When should you use response time autoscaling?
You should use response time autoscaling when queue time autoscaling isn’t an option—in other words, when we don’t have a package for your language. We currently have package for Ruby, Python, and Node JS.
If your app is written in Java, PHP, Go, Crystal, or any other language, you can still autoscale effectively with response time.
👀 Note
You can choose to use response time autoscaling even if there is a package for your language / framework, but we recommend autoscaling with queue time when available.
How do you set up response time autoscaling?
When you launch Judoscale for the first time, you’ll see our package setup wizard.
If we don’t have a package for your language, you’ll be prompted to “monitor response time”. This sets up a log drain from your Heroku app to Judoscale so we can parse your router logs to get response time data.
Once you’ve enabled response time monitoring, you will see your response time data in the Judoscale dashboard. Review the autoscale settings (the defaults are usually a great place to start) and click “Save and Enable Autoscaling”.
What languages are supported for response time autoscaling?
All of them. Heroku records service time for every request at the router, so any language that can run on Heroku can be autoscaled with Judoscale’s response time mode.
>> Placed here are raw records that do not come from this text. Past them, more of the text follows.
**config.mk**
```make
export PLATFORM = sky130hd
export DESIGN_NAME = jk_bank_seq
export DESIGN_NICKNAME = d
export VERILOG_FILES = /design/src/rtl/jk_bank_seq.sv
export SDC_FILE = /design/constraint.sdc
export NUM_CORES = 1
export LEC_CHECK = 0
export BUFFER_PORTS_ARGS = -buffer_cell sky130_fd_sc_hd__buf_4
export CAP_MARGIN = 20
export CORE_MARGIN = 2
export CORE_UTILIZATION = 49
export CTS_CLUSTER_DIAMETER = 60
export DETAILED_ROUTE_END_ITERATION = 6
export HOLD_SLACK_MARGIN = 0.08
export PLACE_DENSITY = 0.75
export REMOVE_ABC_BUFFERS = 1
export SLEW_MARGIN = 20
export SYNTH_ARGS = -nofsm -noshare
export SYNTH_HDL_FRONTEND = slang
export SYNTH_SLANG_ARGS = --single-unit
```
**constraint.sdc**
```tcl
create_clock -name clk -period 1.65 [get_ports clk]
set_input_delay 0.33 -clock clk [delete_from_list [all_inputs] [get_ports clk]]
set_output_delay 0.33 -clock clk [all_outputs]
set_load 0.01 [all_outputs]
```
When you choose “monitor response time” we automatically provision a log drain, ingest those router logs, and aggregate the timings for autoscaling.
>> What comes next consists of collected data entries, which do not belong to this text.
## src/rtl/mem_pkg.sv

```systemverilog
// Shared definitions for the CPU memory bus: command and FSM encodings plus
// the address-map constants used by mem_responder and the cpu.
package mem_pkg;

    typedef enum logic [1:0] {
        MEM_NONE  = 2'b00,
        MEM_READ  = 2'b01,
        MEM_WRITE = 2'b10
    } mem_cmd_t;

    typedef enum logic [1:0] {
        MEM_ST_IDLE = 2'd0,
        MEM_ST_WAIT = 2'd1,
        MEM_ST_RESP = 2'd2
    } mem_state_t;

    localparam logic [8:0] MEM_LED_ADDR = 9'h100;
    localparam logic [8:0] MEM_SW_ADDR  = 9'h140;
    localparam logic [8:0] MEM_RAM_TOP  = 9'h0FF;

    // True when a word address falls inside the 256-word RAM.
    function automatic logic mem_is_ram(input logic [8:0] addr);
        return addr <= MEM_RAM_TOP;
    endfunction

endpackage

```

## src/rtl/mem_responder_if.sv

```systemverilog
// CPU memory bus: command/address/data from the CPU (master), load data and
// a one-cycle ready strobe back from the memory responder (slave).
interface mem_responder_if;
    logic [1:0]  mem_cmd;
    logic [8:0]  mem_addr;
    logic [15:0] write_data;
    logic [15:0] read_data;
    logic        mem_ready;

    modport master (
        output mem_cmd, mem_addr, write_data,
        input  read_data, mem_ready
    );

    modport slave (
        input  mem_cmd, mem_addr, write_data,
        output read_data, mem_ready
    );
endinterface

```

## src/rtl/mem_ram256.sv

```systemverilog
// 256x16 single-port RAM with synchronous write and registered read.
// Neither the array nor the read register is reset, so it maps onto block RAM.
module mem_ram256 (
    input  logic        clk,
    input  logic        we,
    input  logic        re,
    input  logic [7:0]  addr,
    input  logic [15:0] wdata,
    output logic [15:0] rdata
);
    logic [15:0] mem_q [256];
    logic [15:0] rdata_q;

    // Write and read are each enabled only on the commit edge of a command.
    always_ff @(posedge clk) begin
        if (we) begin
            mem_q[addr] <= wdata;
        end
        if (re) begin
            rdata_q <= mem_q[addr];
        end
    end

    assign rdata = rdata_q;
endmodule

```

## src/rtl/mem_responder.sv

```systemverilog
// Memory-side responder: services CPU bus READ/WRITE commands from a 256-word
// RAM and a small I/O window after WAIT_CYCLES wait states, then strobes
// mem_ready for one cycle.
// Optional feature: define MEM_IO_EN to decode the LED register (0x100) and
// the switch port (0x140); otherwise all of 0x100-0x1FF is unmapped.
module mem_responder
    import mem_pkg::*;
#(
    parameter int unsigned WAIT_CYCLES = 1
) (
    input  logic              clk,
    input  logic              reset,
    mem_responder_if.slave    bus,
    input  logic [7:0]        sw_in,
    output logic [7:0]        led_out
);
    localparam logic [1:0] S_IDLE = MEM_ST_IDLE;
    localparam logic [1:0] S_WAIT = MEM_ST_WAIT;
    localparam logic [1:0] S_RESP = MEM_ST_RESP;

    // Counter preload; unused when there are no wait states.
    localparam logic [3:0] WAIT_LOAD = (WAIT_CYCLES == 0) ? 4'd0 : 4'(WAIT_CYCLES - 1);

    logic [1:0]  state_q, state_d;
    logic [3:0]  cnt_q, cnt_d;
    logic [1:0]  cmd_q, cmd_d;
    logic [8:0]  addr_q, addr_d;
    logic [15:0] wdata_q, wdata_d;
    logic        src_ram_q, src_ram_d;
    logic [15:0] io_rdata_q, io_rdata_d;
    logic [7:0]  led_q, led_d;

    logic        bus_valid;
    logic        commit;
    logic [1:0]  commit_cmd;
    logic [8:0]  commit_addr;
    logic [15:0] commit_wdata;
    logic        commit_rd, commit_wr, commit_ram;
    logic        ram_we, ram_re;
    logic [15:0] ram_rdata;

    assign bus_valid = (bus.mem_cmd == MEM_READ) || (bus.mem_cmd == MEM_WRITE);

    // Sequencing: accept in IDLE, count wait states, respond for one cycle.
    always_comb begin
        state_d = state_q;
        cnt_d   = cnt_q;
        cmd_d   = cmd_q;
        addr_d  = addr_q;
        wdata_d = wdata_q;
        commit  = 1'b0;
        case (state_q)
            S_IDLE: begin
                if (bus_valid) begin
                    cmd_d   = bus.mem_cmd;
                    addr_d  = bus.mem_addr;
                    wdata_d = bus.write_data;
                    cnt_d   = WAIT_LOAD;
                    if (WAIT_CYCLES == 0) begin
                        state_d = S_RESP;
                        commit  = 1'b1;
                    end else begin
                        state_d = S_WAIT;
                    end
                end
            end
            S_WAIT: begin
                if (cnt_q == 4'd0) begin
                    state_d = S_RESP;
                    commit  = 1'b1;
                end else begin
                    cnt_d = cnt_q - 4'd1;
                end
            end
            S_RESP: begin
                state_d = S_IDLE;
            end
            default: begin
                state_d = S_IDLE;
            end
        endcase
    end

    // With no wait states the commit edge is the acceptance edge, so the
    // live bus values are used; otherwise the captured copies are.
    always_comb begin
        commit_cmd   = (state_q == S_IDLE) ? bus.mem_cmd    : cmd_q;
        commit_addr  = (state_q == S_IDLE) ? bus.mem_addr   : addr_q;
        commit_wdata = (state_q == S_IDLE) ? bus.write_data : wdata_q;
    end

    assign commit_rd  = commit && (commit_cmd == MEM_READ);
    assign commit_wr  = commit && (commit_cmd == MEM_WRITE);
    assign commit_ram = mem_is_ram(commit_addr);
    // The RAM has no reset, so block any access while reset is held.
    assign ram_we     = commit_wr && commit_ram && !reset;
    assign ram_re     = commit_rd && commit_ram && !reset;

    mem_ram256 u_ram (
        .clk   (clk),
        .we    (ram_we),
        .re    (ram_re),
        .addr  (commit_addr[7:0]),
        .wdata (commit_wdata),
        .rdata (ram_rdata)
    );

    // Load-data source select, I/O read register and LED register updates.
    always_comb begin
        src_ram_d  = src_ram_q;
        io_rdata_d = io_rdata_q;
        led_d      = led_q;
        if (commit_rd) begin
            src_ram_d  = commit_ram;
            io_rdata_d = 16'h0000;
`ifdef MEM_IO_EN
            if (commit_addr == MEM_LED_ADDR) begin
                io_rdata_d = {8'h00, led_q};
            end else if (commit_addr == MEM_SW_ADDR) begin
                io_rdata_d = {8'h00, sw_in};
            end
`endif
        end
`ifdef MEM_IO_EN
        if (commit_wr && (commit_addr == MEM_LED_ADDR)) begin
            led_d = commit_wdata[7:0];
        end
`endif
    end

`ifndef MEM_IO_EN
    // Switches are not decoded in this build.
    logic unused_sw;
    assign unused_sw = ^sw_in;
`endif

    // State and output registers; reset aborts any command in flight.
    always_ff @(posedge clk or posedge reset) begin
        if (reset) begin
            state_q    <= S_IDLE;
            cnt_q      <= 4'd0;
            cmd_q      <= MEM_NONE;
            addr_q     <= 9'h000;
            wdata_q    <= 16'h0000;
            src_ram_q  <= 1'b0;
            io_rdata_q <= 16'h0000;
            led_q      <= 8'h00;
        end else begin
            state_q    <= state_d;
            cnt_q      <= cnt_d;
            cmd_q      <= cmd_d;
            addr_q     <= addr_d;
            wdata_q    <= wdata_d;
            src_ram_q  <= src_ram_d;
            io_rdata_q <= io_rdata_d;
            led_q      <= led_d;
        end
    end

    assign bus.mem_ready = (state_q == S_RESP);
    assign bus.read_data = src_ram_q ? ram_rdata : io_rdata_q;
    assign led_out       = led_q;
endmodule

```

## src/flat_wrapper.sv

```systemverilog
// flat-port wrapper written by rule: the top's interface ports become plain ports
module mem_responder_flat import mem_pkg::*;
#(
    parameter int unsigned WAIT_CYCLES = 1
)
  (clk, reset, sw_in, led_out, bus_mem_cmd, bus_mem_addr, bus_write_data, bus_read_data, bus_mem_ready);
  mem_responder_if bus_i ();
  input  logic clk;
  input  logic reset;
  input  logic [7:0] sw_in;
  output logic [7:0] led_out;
  input wire logic [$bits(bus_i.mem_cmd)-1:0] bus_mem_cmd;
  input wire logic [$bits(bus_i.mem_addr)-1:0] bus_mem_addr;
  input wire logic [$bits(bus_i.write_data)-1:0] bus_write_data;
  output wire logic [$bits(bus_i.read_data)-1:0] bus_read_data;
  output wire logic [$bits(bus_i.mem_ready)-1:0] bus_mem_ready;
  assign bus_i.mem_cmd = bus_mem_cmd;
  assign bus_i.mem_addr = bus_mem_addr;
  assign bus_i.write_data = bus_write_data;
  assign bus_read_data = bus_i.read_data;
  assign bus_mem_ready = bus_i.mem_ready;
  mem_responder #(.WAIT_CYCLES(WAIT_CYCLES)) u_core (.clk(clk), .reset(reset), .bus(bus_i), .sw_in(sw_in), .led_out(led_out));
endmodule
```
If we offer a queue-time adapter for your stack—today that covers Ruby, Python, and Node.js—you can still opt into response time, but we recommend sticking with queue time whenever it’s available. For everything else, including Go, Java, PHP, Crystal, or custom runtimes, response time autoscaling gives you full coverage without writing a custom adapter.
Pair response time autoscaling with schedules if you have known traffic swings. You can pin a minimum dyno count overnight, then allow Judoscale to scale up quickly as response time rises during busier periods.
What if my service already emits OpenTelemetry metrics?
On Heroku’s Fir stack we consume the OpenTelemetry metrics that the platform publishes, so you get response time autoscaling without managing a log drain. We don’t yet accept arbitrary OpenTelemetry pushes into our API, though, so the log drain approach remains the best way to autoscale custom runtimes today. If you need to report metrics yourself, you can still build a custom adapter and post queue time data directly.
How effective is response time autoscaling?
Of course we are big fans of queue time autoscaling, but response time autoscaling is still better than non-request-based metrics like CPU or memory usage. It’s also better than no autoscaling at all.
Naturally, some apps have web endpoints that are slower than others, and these requests can skew your response time data. This can cause response time autoscaling to have more “false positive” scale events than queue time autoscaling. You may want to increase your target response time range to compensate for this.
How does Judoscale response time autoscaling compare with Heroku?
Heroku’s autoscaler is based on response time, but there are some significant differences with Judoscale even when using our response time autoscaling:
- Judoscale works with all dyno types, not just performance dynos.
- Judoscale offers you more control over how your dynos scale. You can jump by multiple dynos at a time, and you can setup a schedule for predictable traffic dips or spikes.
- Judoscale is fast! We can respond to a traffic spike as quickly as 30 seconds, when it often takes Heroku several minutes.